Una mujer leía un libro gordo, de pastas delgadas y baratas, en una de las mesas; era un libro gordo, gordísimo, ella apenas levantó la mirada y entendí una verdad: “Este es tu momento de paz, alrededor de todo este ruido, alrededor de todos estos gritos”. Niños gordos y abultados pasaron corriendo, en su estómago una combinación de dos litros de coca cola y hamburguesas chafas, y ella ni se inmutó, apenas alzó la mirada unos segundos. “”Cuál de todas esas bestias será la tuya”, pensé, y luego miré un rato a todos los adultos. Cada uno parecía luchar silenciosamente entre el amor y el hastío, entre la rutina y, precisamente, esos segundos de distracción, de paz, de no responder invariablemente las mismas preguntas día tras día que agotaron sus ganas de imaginar, de inventar mejores respuestas. Pero ellos no tienen la culpa. Están cansados.

(O, bueno, como el turista accidental, el padrino de la niña que cumplía un año, proyectaba mis piensos y mi ligero aburrimiento. Pero también me preguntaba si alguna vez me esperaba esa felicidad, ese hastío, esa superficialidad liviana de los padres rotos, aburridos, cogidos por los gastos y la energía de una criatura treinta años más joven que ellos. Abandoné un momento la fiesta infantil y le pregunté a una de las muchachas si los adultos y los niños compartían baños. Ella me dijo que sí con una naturalidad escalofriante y yo, bueno, me sentí un poco incómodo de parecer extranjero en uno de esos lugares que están en cada esquina, en cada domingo, en cada respiro de la tranquilidad obligatoria de estos días, estos tiempos de hoy).

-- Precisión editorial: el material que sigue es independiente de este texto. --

--- config.mk ---
export PLATFORM = sky130hd
export DESIGN_NAME = keypad_scanner_flat
export DESIGN_NICKNAME = d
export VERILOG_FILES = /design/src/rtl/keypad_scanner_if.sv /design/src/rtl/keypad_scanner.sv /design/src/flat_wrapper.sv
export SDC_FILE = /design/constraint.sdc
export NUM_CORES = 1
export LEC_CHECK = 0
export CAP_MARGIN = 0
export CORE_ASPECT_RATIO = 2
export CORE_MARGIN = 5
export CORE_UTILIZATION = 40
export DETAILED_ROUTE_END_ITERATION = 6
export SLEW_MARGIN = 20
export SYNTH_ARGS = -nofsm -noshare
export SYNTH_HDL_FRONTEND = slang
export SYNTH_SLANG_ARGS = --single-unit
--- constraint.sdc ---
create_clock -name clk -period 3.2 [get_ports clk]
set_input_delay 0.8 -clock clk [delete_from_list [all_inputs] [get_ports clk]]
set_output_delay 0.8 -clock clk [all_outputs]
set_load 0.03 [all_outputs]
--- src/rtl/keypad_scanner_if.sv ---
// Press/release event stream between the keypad scanner (master) and its consumer (slave).
interface keypad_scanner_if #(
    parameter int KeyBits = 4
);
    logic               event_valid;
    logic               event_ready;
    logic [KeyBits-1:0] event_key;
    logic               event_press;

    modport master (
        output event_valid,
        output event_key,
        output event_press,
        input  event_ready
    );

    modport slave (
        input  event_valid,
        input  event_key,
        input  event_press,
        output event_ready
    );
endinterface

--- src/rtl/keypad_scanner.sv ---
// Column-multiplexed keypad scanner: settles each driven column, samples the rows,
// debounces every key with its own counter and streams press/release events.
module keypad_scanner #(
    parameter int Rows        = 4,
    parameter int Cols        = 4,
    parameter int SettleTime  = 16,
    parameter int StableCount = 4
) (
    input  logic                 clk,
    input  logic                 reset,
    output logic [Cols-1:0]      col_out,
    input  logic [Rows-1:0]      row_in,
    output logic [Rows*Cols-1:0] key_state,
    keypad_scanner_if.master     ev
);

    localparam int NumKeys = Rows * Cols;
    localparam int KeyBits = (NumKeys > 1) ? $clog2(NumKeys) : 1;
    localparam int ColW    = (Cols > 1) ? $clog2(Cols) : 1;
    localparam int SetW    = (SettleTime > 1) ? $clog2(SettleTime) : 1;
    localparam int CntW    = (StableCount > 1) ? $clog2(StableCount) : 1;

    localparam logic [SetW-1:0] SettleInit = SetW'(SettleTime - 1);
    localparam logic [CntW-1:0] CntMax     = CntW'(StableCount - 1);
    localparam logic [ColW-1:0] ColLast    = ColW'(Cols - 1);

    typedef enum logic [1:0] {
        SETTLE = 2'd0,
        SAMPLE = 2'd1,
        EMIT   = 2'd2
    } state_e;

    function automatic logic [Cols-1:0] col_onehot(input logic [ColW-1:0] idx);
        logic [Cols-1:0] oh;
        oh = '0;
        for (int c = 0; c < Cols; c++) begin
            oh[c] = (idx == ColW'(c));
        end
        return oh;
    endfunction

    function automatic logic [Rows-1:0] lowest_bit(input logic [Rows-1:0] v);
        return v & (~v + Rows'(1));
    endfunction

    function automatic int row_of(input logic [Rows-1:0] onehot);
        int idx;
        idx = 0;
        for (int r = 0; r < Rows; r++) begin
            if (onehot[r]) begin
                idx = r;
            end
        end
        return idx;
    endfunction

    function automatic logic [KeyBits-1:0] key_index(input logic [ColW-1:0] col, input int row);
        return KeyBits'(int'(col) * Rows + row);
    endfunction

    state_e              state_q, state_d;
    logic [ColW-1:0]     col_q, col_d;
    logic [Cols-1:0]     col_out_q, col_out_d;
    logic [SetW-1:0]     settle_q, settle_d;
    logic [NumKeys-1:0]  key_state_q, key_state_d;
    logic [CntW-1:0]     cnt_q [NumKeys];
    logic [CntW-1:0]     cnt_d [NumKeys];
    logic [Rows-1:0]     pending_q, pending_d;
    logic                ev_valid_q, ev_valid_d;
    logic [KeyBits-1:0]  ev_key_q, ev_key_d;
    logic                ev_press_q, ev_press_d;
    logic                advance_s;
    logic [Rows-1:0]     first_s;
    logic [ColW-1:0]     col_next_s;

    assign col_next_s = (col_q == ColLast) ? '0 : col_q + ColW'(1);

    // Next-state logic for the scan FSM, debounce counters and event outputs.
    always_comb begin
        state_d     = state_q;
        col_d       = col_q;
        col_out_d   = col_out_q;
        settle_d    = settle_q;
        key_state_d = key_state_q;
        cnt_d       = cnt_q;
        pending_d   = pending_q;
        ev_valid_d  = ev_valid_q;
        ev_key_d    = ev_key_q;
        ev_press_d  = ev_press_q;
        advance_s   = 1'b0;
        first_s     = '0;

        case (state_q)
            SETTLE: begin
                if (settle_q == '0) begin
                    state_d = SAMPLE;
                end else begin
                    settle_d = settle_q - SetW'(1);
                end
            end
            SAMPLE: begin
                // A key flips only after StableCount consecutive disagreeing samples.
                for (int r = 0; r < Rows; r++) begin
                    if (row_in[r] == key_state_q[key_index(col_q, r)]) begin
                        cnt_d[key_index(col_q, r)] = '0;
                    end else if (cnt_q[key_index(col_q, r)] == CntMax) begin
                        key_state_d[key_index(col_q, r)] = ~key_state_q[key_index(col_q, r)];
                        cnt_d[key_index(col_q, r)]       = '0;
                        pending_d[r]                     = 1'b1;
                    end else begin
                        cnt_d[key_index(col_q, r)] = cnt_q[key_index(col_q, r)] + CntW'(1);
                    end
                end
                if (pending_d != '0) begin
                    state_d    = EMIT;
                    first_s    = lowest_bit(pending_d);
                    ev_valid_d = 1'b1;
                    ev_key_d   = key_index(col_q, row_of(first_s));
                    ev_press_d = key_state_d[ev_key_d];
                end else begin
                    advance_s = 1'b1;
                end
            end
            EMIT: begin
                if (ev_valid_q && ev.event_ready) begin
                    pending_d = pending_q & ~lowest_bit(pending_q);
                    if (pending_d != '0) begin
                        first_s    = lowest_bit(pending_d);
                        ev_key_d   = key_index(col_q, row_of(first_s));
                        ev_press_d = key_state_q[ev_key_d];
                    end else begin
                        ev_valid_d = 1'b0;
                        advance_s  = 1'b1;
                    end
                end else begin
                    pending_d = pending_q;
                end
            end
            default: begin
                state_d = SETTLE;
            end
        endcase

        // Moving to the next column is folded into the SAMPLE/EMIT exit.
        if (advance_s) begin
            col_d     = col_next_s;
            col_out_d = col_onehot(col_next_s);
            settle_d  = SettleInit;
            state_d   = SETTLE;
        end else begin
            col_d = col_q;
        end
    end

    // State registers with synchronous reset.
    always_ff @(posedge clk) begin
        if (reset) begin
            state_q     <= SETTLE;
            col_q       <= '0;
            col_out_q   <= col_onehot('0);
            settle_q    <= SettleInit;
            key_state_q <= '0;
            cnt_q       <= '{default: '0};
            pending_q   <= '0;
            ev_valid_q  <= 1'b0;
            ev_key_q    <= '0;
            ev_press_q  <= 1'b0;
        end else begin
            state_q     <= state_d;
            col_q       <= col_d;
            col_out_q   <= col_out_d;
            settle_q    <= settle_d;
            key_state_q <= key_state_d;
            cnt_q       <= cnt_d;
            pending_q   <= pending_d;
            ev_valid_q  <= ev_valid_d;
            ev_key_q    <= ev_key_d;
            ev_press_q  <= ev_press_d;
        end
    end

    assign col_out        = col_out_q;
    assign key_state      = key_state_q;
    assign ev.event_valid = ev_valid_q;
    assign ev.event_key   = ev_key_q;
    assign ev.event_press = ev_press_q;

endmodule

Alguien metió a mi sobrina en la piscina de las pelotas. Ella seguía los colores con su mirada, los absorbía todos, mientras hundía las manos y agarraba una, agarraba otra, y las aventaba, las chocaba, manipulaba el mundo de maneras inimaginables y definitivas. Quién sabe a dónde nos estaba llevando. Nuestro destino estaba en sus manos. Qué amable soy con mis pensamientos, pienso que es capaz de todas esas cosas porque la amo, pero cada uno de estas estatuas, de estas primeras arrugas y canas, piensa lo mismo de sus genes rumiantes y malcriados. Yo también estoy aquí. Yo también soy un ciudadano de Pompeya. Saqué el celular para grabarla mientras jugaba, y trataba de pensar en otras verdades, otros días. ¿Cuánto de tu destino está condenado a esta estructura, cuánta de tu infancia será construida a través de cursos de verano y actividades para niños-kid-energy-jazz-nahuales-pum? ¿Cuántas vueltas darás en esta tirolesa triste y pequeña, mientras tus padres discuten de las colegiaturas, de la línea de gastos que a partir de hoy sube hasta el infinito, hasta que cumplas los cincuenta y abandones un hogar, u otro, u otro más? Nadie lo sabe, el destino de cada uno de nosotros es incierto y solitario, y la única posible salvación y consuelo, es que podemos abandonar el ruido, tomarnos de la mano y caminar hacia otra parte.